[Dataset excerpts]
**src/rtl/equilibrium_maxxing_uc_if.sv**
```systemverilog
// Status/control bundle between the Equilibrium Maxxing control unit and its datapath.
// master = control unit, slave = datapath side (or bench).
interface equilibrium_maxxing_uc_if;
   logic       iniciar;
   logic       sensorFimCurso;
   logic       prep_done;
   logic       ganhou_ponto;
   logic       perdeu_ponto;
   logic [7:0] pontuacao;
   logic       calib_start;
   logic       trava_servo;
   logic       reset_prep_cnt;
   logic       reset_nivel_locked;
   logic       start_game;
   logic       reset_nivel;
   logic       gerar_nova_jogada;
   logic       fade_trigger;
   logic       conta_nivel;
   logic       pronto;
   logic       venceu;
   logic       erro_calib;
   logic [3:0] db_estado;

   modport master (
      input  iniciar, sensorFimCurso, prep_done, ganhou_ponto, perdeu_ponto, pontuacao,
      output calib_start, trava_servo, reset_prep_cnt, reset_nivel_locked, start_game,
             reset_nivel, gerar_nova_jogada, fade_trigger, conta_nivel, pronto, venceu,
             erro_calib, db_estado
   );

   modport slave (
      output iniciar, sensorFimCurso, prep_done, ganhou_ponto, perdeu_ponto, pontuacao,
      input  calib_start, trava_servo, reset_prep_cnt, reset_nivel_locked, start_game,
             reset_nivel, gerar_nova_jogada, fade_trigger, conta_nivel, pronto, venceu,
             erro_calib, db_estado
   );
endinterface

```
**src/rtl/equilibrium_maxxing_uc.sv**
```systemverilog
// Moore control FSM for the Equilibrium Maxxing game: calibration, level select,
// round sequencing, scoring and level progression, with saturating tick/score counters.
module equilibrium_maxxing_uc #(
   parameter int PONTOS_VITORIA   = 20,
   parameter int ERROS_MAX        = 3,
   parameter int PONTOS_POR_NIVEL = 5,
   parameter int PREP_TICKS       = 5,
   parameter int CALIB_TIMEOUT    = 50
) (
   input  logic clock,
   input  logic reset,
   equilibrium_maxxing_uc_if.master bus
);
   localparam logic [7:0] VIT_LIM   = 8'(PONTOS_VITORIA);
   localparam logic [3:0] ERR_LIM   = 4'(ERROS_MAX);
   localparam logic [3:0] NIVEL_LIM = 4'(PONTOS_POR_NIVEL);
   localparam logic [7:0] PREP_LIM  = 8'(PREP_TICKS);
   localparam logic [7:0] CALIB_LIM = 8'(CALIB_TIMEOUT);

   typedef enum logic [3:0] {
      INICIAL      = 4'h0,
      CALIBRA      = 4'h1,
      ESPERA_CALIB = 4'h2,
      SELECIONA    = 4'h3,
      TRAVA        = 4'h4,
      PREPARA      = 4'h5,
      GERA         = 4'h6,
      FADE         = 4'h7,
      JOGANDO      = 4'h8,
      AVALIA       = 4'h9,
      SOBE_NIVEL   = 4'hA,
      VITORIA      = 4'hB,
      DERROTA      = 4'hC,
      ERRO         = 4'hE
   } state_t;

   state_t     state, next_state;
   logic       iniciar_d;
   logic       ini_edge;
   logic [7:0] tick_cnt;
   logic [3:0] erros, acertos;

   // iniciar_d resets high so a button held through reset is not seen as a press
   assign ini_edge = bus.iniciar & ~iniciar_d;

   always_ff @(posedge clock) begin
      if (!reset) begin
         state     <= INICIAL;
         iniciar_d <= 1'b1;
         tick_cnt  <= '0;
         erros     <= '0;
         acertos   <= '0;
      end else begin
         state     <= next_state;
         iniciar_d <= bus.iniciar;
         case (state)
            CALIBRA: tick_cnt <= '0;
            ESPERA_CALIB:
               if (bus.prep_done && tick_cnt != 8'hFF) tick_cnt <= tick_cnt + 8'd1;
            TRAVA: begin
               tick_cnt <= '0;
               erros    <= '0;
               acertos  <= '0;
            end
            // a tick landing on the exit cycle is dropped rather than carried forward
            PREPARA:
               if (bus.prep_done && tick_cnt != PREP_LIM && tick_cnt != 8'hFF)
                  tick_cnt <= tick_cnt + 8'd1;
            JOGANDO:
               if (bus.ganhou_ponto) begin
                  if (acertos != 4'hF) acertos <= acertos + 4'd1;
               end else if (bus.perdeu_ponto) begin
                  if (erros != 4'hF) erros <= erros + 4'd1;
                  acertos <= '0;
               end
            SOBE_NIVEL: begin
               acertos  <= '0;
               tick_cnt <= '0;
            end
            default: ;
         endcase
      end
   end

   always_comb begin
      next_state            = state;
      bus.calib_start        = 1'b0;
      bus.trava_servo        = 1'b0;
      bus.reset_prep_cnt     = 1'b0;
      bus.reset_nivel_locked = 1'b0;
      bus.start_game         = 1'b0;
      bus.reset_nivel        = 1'b0;
      bus.gerar_nova_jogada  = 1'b0;
      bus.fade_trigger       = 1'b0;
      bus.conta_nivel        = 1'b0;
      bus.pronto             = 1'b0;
      bus.venceu             = 1'b0;
      bus.erro_calib         = 1'b0;
      case (state)
         INICIAL: begin
            bus.trava_servo        = 1'b1;
            bus.reset_nivel_locked = 1'b1;
            if (ini_edge) next_state = CALIBRA;
         end
         CALIBRA: begin
            bus.calib_start    = 1'b1;
            bus.reset_prep_cnt = 1'b1;
            next_state         = ESPERA_CALIB;
         end
         ESPERA_CALIB: begin
            bus.calib_start = 1'b1;
            if (bus.sensorFimCurso)       next_state = SELECIONA;
            else if (tick_cnt == CALIB_LIM) next_state = ERRO;
         end
         SELECIONA: begin
            bus.trava_servo = 1'b1;
            if (ini_edge) next_state = TRAVA;
         end
         TRAVA: begin
            bus.start_game     = 1'b1;
            bus.reset_nivel    = 1'b1;
            bus.reset_prep_cnt = 1'b1;
            bus.trava_servo    = 1'b1;
            next_state         = PREPARA;
         end
         PREPARA: if (tick_cnt == PREP_LIM) next_state = GERA;
         GERA: begin
            bus.gerar_nova_jogada = 1'b1;
            next_state            = FADE;
         end
         FADE: begin
            bus.fade_trigger   = 1'b1;
            bus.reset_prep_cnt = 1'b1;
            next_state         = JOGANDO;
         end
         JOGANDO: if (bus.ganhou_ponto || bus.perdeu_ponto) next_state = AVALIA;
         AVALIA: begin
            if (bus.pontuacao >= VIT_LIM)  next_state = VITORIA;
            else if (erros == ERR_LIM)     next_state = DERROTA;
            else if (acertos == NIVEL_LIM) next_state = SOBE_NIVEL;
            else                           next_state = GERA;
         end
         SOBE_NIVEL: begin
            bus.conta_nivel    = 1'b1;
            bus.reset_prep_cnt = 1'b1;
            next_state         = PREPARA;
         end
         VITORIA, DERROTA: begin
            bus.pronto      = 1'b1;
            bus.venceu      = (state == VITORIA);
            bus.trava_servo = 1'b1;
            if (ini_edge) next_state = SELECIONA;
         end
         ERRO: begin
            bus.erro_calib         = 1'b1;
            bus.trava_servo        = 1'b1;
            bus.reset_nivel_locked = 1'b1;
            if (ini_edge) next_state = CALIBRA;
         end
         default: next_state = INICIAL;
      endcase
   end

   assign bus.db_estado = state;
endmodule

```
**src/flat_wrapper.sv**
```systemverilog
// flat-port wrapper written by rule: the top's interface ports become plain ports
module equilibrium_maxxing_uc_flat 
#(
   parameter int PONTOS_VITORIA   = 20,
   parameter int ERROS_MAX        = 3,
   parameter int PONTOS_POR_NIVEL = 5,
   parameter int PREP_TICKS       = 5,
   parameter int CALIB_TIMEOUT    = 50
)
  (clock, reset, bus_iniciar, bus_sensorFimCurso, bus_prep_done, bus_ganhou_ponto, bus_perdeu_ponto, bus_pontuacao, bus_calib_start, bus_trava_servo, bus_reset_prep_cnt, bus_reset_nivel_locked, bus_start_game, bus_reset_nivel, bus_gerar_nova_jogada, bus_fade_trigger, bus_conta_nivel, bus_pronto, bus_venceu, bus_erro_calib, bus_db_estado);
  equilibrium_maxxing_uc_if bus_i ();
  input  logic clock;
  input  logic reset;
  input wire logic [$bits(bus_i.iniciar)-1:0] bus_iniciar;
  input wire logic [$bits(bus_i.sensorFimCurso)-1:0] bus_sensorFimCurso;
  input wire logic [$bits(bus_i.prep_done)-1:0] bus_prep_done;
  input wire logic [$bits(bus_i.ganhou_ponto)-1:0] bus_ganhou_ponto;
  input wire logic [$bits(bus_i.perdeu_ponto)-1:0] bus_perdeu_ponto;
  input wire logic [$bits(bus_i.pontuacao)-1:0] bus_pontuacao;
  output wire logic [$bits(bus_i.calib_start)-1:0] bus_calib_start;
  output wire logic [$bits(bus_i.trava_servo)-1:0] bus_trava_servo;
  output wire logic [$bits(bus_i.reset_prep_cnt)-1:0] bus_reset_prep_cnt;
  output wire logic [$bits(bus_i.reset_nivel_locked)-1:0] bus_reset_nivel_locked;
  output wire logic [$bits(bus_i.start_game)-1:0] bus_start_game;
  output wire logic [$bits(bus_i.reset_nivel)-1:0] bus_reset_nivel;
  output wire logic [$bits(bus_i.gerar_nova_jogada)-1:0] bus_gerar_nova_jogada;
  output wire logic [$bits(bus_i.fade_trigger)-1:0] bus_fade_trigger;
  output wire logic [$bits(bus_i.conta_nivel)-1:0] bus_conta_nivel;
  output wire logic [$bits(bus_i.pronto)-1:0] bus_pronto;
  output wire logic [$bits(bus_i.venceu)-1:0] bus_venceu;
  output wire logic [$bits(bus_i.erro_calib)-1:0] bus_erro_calib;
  output wire logic [$bits(bus_i.db_estado)-1:0] bus_db_estado;
  assign bus_i.iniciar = bus_iniciar;
  assign bus_i.sensorFimCurso = bus_sensorFimCurso;
  assign bus_i.prep_done = bus_prep_done;
  assign bus_i.ganhou_ponto = bus_ganhou_ponto;
  assign bus_i.perdeu_ponto = bus_perdeu_ponto;
  assign bus_i.pontuacao = bus_pontuacao;
  assign bus_calib_start = bus_i.calib_start;
  assign bus_trava_servo = bus_i.trava_servo;
  assign bus_reset_prep_cnt = bus_i.reset_prep_cnt;
  assign bus_reset_nivel_locked = bus_i.reset_nivel_locked;
  assign bus_start_game = bus_i.start_game;
  assign bus_reset_nivel = bus_i.reset_nivel;
  assign bus_gerar_nova_jogada = bus_i.gerar_nova_jogada;
  assign bus_fade_trigger = bus_i.fade_trigger;
  assign bus_conta_nivel = bus_i.conta_nivel;
  assign bus_pronto = bus_i.pronto;
  assign bus_venceu = bus_i.venceu;
  assign bus_erro_calib = bus_i.erro_calib;
  assign bus_db_estado = bus_i.db_estado;
  equilibrium_maxxing_uc #(.PONTOS_VITORIA(PONTOS_VITORIA), .ERROS_MAX(ERROS_MAX), .PONTOS_POR_NIVEL(PONTOS_POR_NIVEL), .PREP_TICKS(PREP_TICKS), .CALIB_TIMEOUT(CALIB_TIMEOUT)) u_core (.clock(clock), .reset(reset), .bus(bus_i));
endmodule
```
**config.mk**
```make
export PLATFORM = sky130hd
export DESIGN_NAME = equilibrium_maxxing_uc_flat
export DESIGN_NICKNAME = d
export VERILOG_FILES = /design/src/rtl/equilibrium_maxxing_uc_if.sv /design/src/rtl/equilibrium_maxxing_uc.sv /design/src/flat_wrapper.sv
export SDC_FILE = /design/constraint.sdc
export NUM_CORES = 1
export LEC_CHECK = 0
export ABC_CLOCK_PERIOD_IN_PS = 2450
export BUFFER_PORTS_ARGS = -buffer_cell sky130_fd_sc_hd__buf_2
export CORE_MARGIN = 1.5
export CORE_UTILIZATION = 40
export CTS_CLUSTER_SIZE = 40
export DETAILED_ROUTE_END_ITERATION = 7
export SETUP_SLACK_MARGIN = 0.3
export SYNTH_ARGS = -nofsm -noshare
export SYNTH_HDL_FRONTEND = slang
export SYNTH_SLANG_ARGS = --single-unit
```
**constraint.sdc**
```tcl
create_clock -name clock -period 2.45 [get_ports clock]
set_clock_uncertainty 0.05 [all_clocks]
set_input_delay 0.3675 -clock clock [delete_from_list [all_inputs] [get_ports clock]]
set_output_delay 0.3675 -clock clock [all_outputs]
set_load 0.05 [all_outputs]
```
==> results of run 1 <==
-- power by group --
part	switching (W)	leakage, nW	internal, W
logic	0.000684	0.545	0.000387
clock network	0.000120	0.0228	0.000116
registers	0.0000959	0.173	0.000379
total	0.000900	0.740	0.000882
-- final cells by class --
| class | instances | area [sq um] |
|---|---|---|
| multi-input combinational | 163 | 1170 |
| clock buffer | 4 | 45.0 |
| inverter | 12 | 45.0 |
| timing repair buffer | 37 | 213 |
| sequential | 21 | 435 |
| fill | 404 | 2000 |
| tap | 50 | 62.6 |
-- final timing paths --
check             slack (ns)                endpoint               startpoint  cells past startpoint
setup / recovery        0.37  bus_reset_nivel_locked  u_core.bus.db_estado[1]                      4
hold / removal          0.26        u_core.iniciar_d              bus_iniciar                      2
setup reg to reg        0.40         u_core.erros[0]  u_core.bus.db_estado[0]                      6
hold reg to reg         0.43         u_core.erros[1]          u_core.erros[1]                      2
-- worst max-delay path: cells and delay by family (launching register included) --
family / cells / cell delay (ns)
AOI/OAI and AO/OA: 1 / 0.13
buffers and inverters: 2 / 0.42
DFF: 1 / 0.41
and+or+nand+nor: 1 / 0.43
-- per-stage QoR --
stage               setup slack, ns  utilization  hold slack [ns]  instance area (sq um)  total power, W
floorplan                     0.159            -            0.391                   1700         0.00127
global placement              0.416        0.477            0.415                   1900         0.00149
detailed placement            0.389        0.477            0.420                   1900         0.00149
CTS                           0.351        0.492            0.257                   1960         0.00175
global route                  0.275        0.497            0.264                   1980         0.00189
finish                        0.366        0.497            0.260                   1980         0.00178
-- registers in the layout, indices dropped and copies added, names as in the netlist --
signal,count
u_core.bus.db_estado,4
u_core.tick_cnt,8
u_core.erros,4
u_core.iniciar_d,1
u_core.acertos,4
-- kinds of logic after synthesis --
group / Yosys count / share of synthesized area
compound gates: 50 / 0.221
xor+xnor: 7 / 0.0374
mux: 8 / 0.0503
simple gates: 92 / 0.331
flops: 21 / 0.256
fa+ha+maj: 6 / 0.0458
buf+inv: 22 / 0.0580
-- routing by layer --
layer  vias to the layer above  share of wire
li1                        817              -
met1                       742           0.47
met2                        20           0.50
met3                         4          0.023
met4                         0         0.0068
met5                         -              0
-- cells in the mapped netlist, types with 3 or more instances --
cell type / number
dfxtp_1: 21
nor2_1: 18
a21oi_1: 17
nand2_1: 17
inv_1: 12
nand3_1: 12
o21ai_0: 7
xnor2_1: 7
ha_1: 6
mux2i_1: 6
nand4_1: 5
nor3_1: 5
buf_2: 4
nand2b_1: 4
nor2b_1: 4
nand3b_1: 3
nor3b_1: 3
o211ai_1: 3
or3_1: 3
-- timing repair --
| item | CTS | global route |
|---|---|---|
| buffers inserted | 1 | 2 |
| pin swaps | 1 | 0 |
| resized for setup | 3 | 2 |
| endpoints found under the hold margin | 0 | 0 |
| endpoints found under the setup margin | 3 | 4 |
==> summary.txt, run 1 <==
run status - finished, final reports clean
average cell area after synthesis - 7.96 sq um
Worst Max-Slew Pin Slew - 0.495 ns
power per standard cell area - 902 mW/mm^2
clk sinks - 21
unrepaired setup endpoints after global routing - yes
commonest non-fill, non-tap cells in the layout - buf_2, nor2_1, dfxtp_1
initial antenna violation count - 0
post-layout min period - 2.08 ns
Layout Area Growth over Synthesis - 20.4%
clock root buffer - clkbuf_8
Post-route DRC - 0
Clock Tree Buf Depth - 2
IO Count - 31
total of max-cap violations - 0
layout cells sized above 1 - 0.274
CTS H-tree depth - 1
sequential share of the synthesized area - 0.256
Critical Path Max Stage Delay - 0.43 ns
core area - 0.00397 sq mm
largest fanout on the critical path - 11
num rows - 23
Final setup viols - 0
Crit. End Element - output pin
Crit Path Category - flip-flop to output pin
EDFF count, synth - 0
Final Hold Fails - 0
critical path arrival - 1.67 ns
slowest library cell on the worst path - or3_1
Finished Layout Cells - 287
global-route wire length before repair - 6.26 mm
synthesized area - 0.00164 sq mm
drt initial violations - 80
Leak - 0.740 nW
share of the synthesized area in the top cell type - 0.256
grt total ovfl - 0
worst skew pair latency - 0.27 ns
Synth area leader - dfxtp_1
Detailed Route WL - 3.94 mm
Post-synth ARST share - 0
WL/cell - 13.7 um
number of diodes - 0
grt peak-use layer - met2
Setup TNS - 0 ns
Final period util - 0.851
Hold Path Class - input port to flip-flop
Net Count, Synth - 227
met1 GRT Util - 0.232
Initial Util - 0.413
Yosys cell types - 54
post-placement cell count - 280
startpoint types - flip-flop
post-route ant nets - 0
Synth area leaders - dfxtp_1, a21oi_1, ha_1
height of the chip - 67.0 um
GPL Wtd Cong - 0.803
DRT Pass-1 Iters - 4
Most used DFF post-synth - dfxtp_1
GR Util met3 - 0.0372
max-slew violations - 0
achievable frequency - 480 MHz
VDD IR max - 401 uV
worst-path cell chain - buf_4 > or3_1 > a21oi_4 > clkbuf_4
Worst slew margin - 0.668
GRT Total Usage - 0.181
Vias/cell - 5.52
Synth Register Bits - 21
yosys warns - 0
hold buffers post-CTS - 0
Vias - 1583
M2 GR Usage - 0.316
Die X - 67.0 um
Syn Inst Count - 206
commonest non-fill, non-tap cell in the layout - buf_2
number of global-route vias before repair - 1386
port bufs - 28
Final Net Count - 259
largest net degree at the start of global routing - 27
CTS Buf Count - 3
die area - 0.00449 sq mm
clock-pin slew on the worst setup and hold paths - 0.08 ns
Worst Path Required - 2.03 ns
post-DP HPWL - 2.81 mm
CTS tree - yes
(Power assumes the default switching activity.)
==> inputs of run 2 (changes only) <==
Settings changed: BUFFER_PORTS_ARGS -buffer_cell sky130_fd_sc_hd__buf_2 to -buffer_cell sky130_fd_sc_hd__clkbuf_2.
==> run 2 against run 1 <==
  * Cell count stayed put
  * Flip-flop and latch count did not move
  * Combinational power hardly changed
  * Wire length shrank 2.2%
  * Sequential power hardly changed
  * Die area stayed put
  * Total power barely moved
  * Worst hold slack worse by 0.0029 ns
  * Maximum frequency grew 0.57%
  * Critical path type unchanged
  * Clock-buffer cell count decreased by 1
  * Clock power is 3% higher
  * Largest power group unchanged
==> summary.txt, run 2 (same netlist as run 1, synthesis figures left out) <==
run status - finished, final reports clean
Final Net Count - 259 (unchanged)
VDD IR max - 284 uV (-29%)
Crit. End Element - output pin
IO Count - 31 (unchanged)
global-route wire length before repair - 6.11 mm (-2.3%)
Hold Path Class - input port to flip-flop
clk sinks - 21 (unchanged)
Placed Area - 0.00190 sq mm (unchanged)
achievable frequency - 482 MHz (+0.57%)
clock power share - 0.137 (+0.004)
number of diodes - 0 (unchanged)
Crit Path Category - flip-flop to output pin
max-slew violations - 0 (unchanged)
Die X - 67.0 um (unchanged)
Initial Util - 0.413 (unchanged)
commonest non-fill, non-tap cell in the layout - clkbuf_2
largest fanout on the critical path - 26 (+15)
CTS tree - yes
Final period util - 0.846 (-0.00483)
height of the chip - 67.0 um (unchanged)
drt initial violations - 95 (+19%)
grt total ovfl - 0 (unchanged)
Leak - 0.737 nW (-0.46%)
Finished Layout Cells - 287 (unchanged)
Vias - 1565 (-1.1%)
port bufs - 28 (unchanged)
core area - 0.00397 sq mm (unchanged)
die area - 0.00449 sq mm (unchanged)
Final setup viols - 0 (unchanged)
Critical Path Max Stage Delay - 0.44 ns (about the same)
CTS Buf Count - 3 (unchanged)
Post-Place Setup Slack - 0.380 ns (-0.00924 ns)
Layout Area Growth over Synthesis - 20.6%
unrepaired setup endpoints after global routing - no
WL/cell - 13.4 um (-2.2%)
hold buffers post-CTS - 0 (unchanged)
post-layout min period - 2.07 ns (-0.0118 ns)
initial antenna violation count - 0 (unchanged)
post-DP HPWL - 2.75 mm (-2.0%)
sw frac - 0.509 (+0.00388)
clock-pin slew on the worst setup and hold paths - 0.09 ns (about the same)
DRT Pass-1 Iters - 5 (+1)
Int Power - 0.000876 W (-0.75%)
Final Hold Fails - 0 (unchanged)
worst skew pair latency - 0.26 ns (about the same)
worst-path cell chain - nand2b_1 > or3_1 > inv_1 > buf_2
Largest Register - u_core.tick_cnt
Comb pwr share - 0.598 (-0.003)
CTS H-tree depth - 1 (unchanged)
Worst slew margin - 0.660 (-0.00776)
Post-route DRC - 0 (unchanged)
critical path arrival - 1.66 ns (about the same)
final instance area - 0.00198 sq mm (+0.13%)
Vias/cell - 5.45 (-1.1%)
GPL Wtd Cong - 0.792 (-1.4%)
slowest library cell on the worst path - dfxtp_4
Detailed Route WL - 3.86 mm (-2.2%)
clock root buffer - clkbuf_8
switching power - 0.000908 W (+0.80%)
number of global-route vias before repair - 1317 (-5.0%)
sequential share of power - 0.265 (about the same)
Worst Path Required - 2.03 ns (about the same)
post-placement cell count - 280 (unchanged)
commonest non-fill, non-tap cells in the layout - clkbuf_2, nor2_1, dfxtp_1
Worst Max-Slew Pin Slew - 0.507 ns (+0.0116 ns)
layout cells sized above 1 - 0.283 (+0.00844)
max FFs per register - 8 (unchanged)
Setup WS post-layout - 0.377 ns (+0.0118 ns)
total of max-cap violations - 0 (unchanged)
Clock Tree Buf Depth - 2 (unchanged)
num rows - 23 (unchanged)
power per standard cell area - 902 mW/mm^2 (about the same)
post-route ant nets - 0 (unchanged)
startpoint types - flip-flop
GRT Total Usage - 0.177 (-0.00435)
largest net degree at the start of global routing - 27 (unchanged)
Setup TNS - 0 ns (unchanged)
-- run 2: cell count changes in the layout (fill, tap and decap cells not counted) --
cell      previous run  this run
buf_2               26         2
nor2b_2              0         1
inv_4                0         1
nor2b_1              4         3
clkbuf_4             2         1
clkbuf_1             1         0
clkbuf_2             0        25
-- run 2: final timing paths --
path | to | slack, ns | startpoint | depth (start not counted)
setup / recovery | bus_fade_trigger | 0.38 | u_core.bus.db_estado[3] | 4
hold / removal | u_core.iniciar_d | 0.26 | bus_iniciar | 2
setup reg to reg | u_core.bus.db_estado[2] | 0.44 | u_core.bus.db_estado[1] | 6
hold reg to reg | u_core.erros[1] | 0.42 | u_core.erros[1] | 2
-- run 2: worst max-delay path: cells and delay by family (launching register included) --
| kind | cells | cell delay (ns) |
|---|---|---|
| and+or+nand+nor | 2 | 0.63 |
| buffers and inverters | 2 | 0.32 |
| DFF | 1 | 0.44 |
-- run 2: what timing repair did --
action	4_1_cts	5_1_grt
setup buffers	1	2
pin swaps	1	0
gates resized for setup	3	5
endpoints found under the hold margin	0	0
setup endpoints to repair	4	6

• EXERCISE PROMPT: Set down only the lines from the line with "-- run 2: what" through the last line of the data above, keeping both the first and the last.

• EXPECTED OUTPUT:
-- run 2: what timing repair did --
action	4_1_cts	5_1_grt
setup buffers	1	2
pin swaps	1	0
gates resized for setup	3	5
endpoints found under the hold margin	0	0
setup endpoints to repair	4	6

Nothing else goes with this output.